CBAC4C : conflict-based VM isolation control for cloud computing

Abstract

For businesses to benefit from the many opportunities of cloud computing, they must first address a number of security challenges, such as the potential leakage of confidential data to unintended third parties. An inter-VM (where VM is virtual machine) attack, also known as cross-VM attack, is one threat through which cloud-hosted confidential data could be leaked to unintended third parties. An inter-VM attack exploits vulnerabilities between co-resident guest VMs that share the same cloud infrastructure. In an attempt to stop such an attack, this paper uses the principles of logical analysis to model a solution that provides physical separation of VMs belonging to conflicting tenants based on their levels of conflict.

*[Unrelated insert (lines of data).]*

## config.mk

```make
export PLATFORM = sky130hd
export DESIGN_NAME = n_bit_pipelined_csa_adder
export DESIGN_NICKNAME = d
export VERILOG_FILES = /design/src/rtl/n_bit_pipelined_csa_adder.sv
export SDC_FILE = /design/constraint.sdc
export NUM_CORES = 1
export LEC_CHECK = 0
export ABC_AREA = 1
export ABC_CLOCK_PERIOD_IN_PS = 3730
export CORE_MARGIN = 4
export CORE_UTILIZATION = 56
export CTS_BUF_LIST = sky130_fd_sc_hd__clkbuf_8 sky130_fd_sc_hd__clkbuf_16
export CTS_CLUSTER_DIAMETER = 200
export CTS_CLUSTER_SIZE = 25
export DETAILED_ROUTE_END_ITERATION = 10
export PLACE_DENSITY = 0.81
export SYNTH_ARGS = -nofsm -noshare
export SYNTH_HDL_FRONTEND = slang
export SYNTH_SLANG_ARGS = --single-unit
export TNS_END_PERCENT = 100
```

## constraint.sdc

```tcl
create_clock -name clk -period 3.73 [get_ports clk]
set_input_delay 0.9325 -clock clk [delete_from_list [all_inputs] [get_ports clk]]
set_output_delay 0.9325 -clock clk [all_outputs]
set_load 0.1 [all_outputs]
```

The derived mathematical model is founded on scientific principles and implemented using four conflict-aware VM placement algorithms. The resultant algorithms consider a tenant's risk appetite and cost implications. The model offers guidance to VM placement and is validated using a proof of concept. A cloud simulation tool was used to test and evaluate the effectiveness and efficiency of the model. The findings reflect that the introduction of the proposed model introduced a time lag in the time it took to place VM instances. On top of this, it was also discovered that the number and size of the VM instances has an effect on the VM placement performance. The findings further illustrate that the conflict tolerance level of a VM has a direct impact on the time it took to place.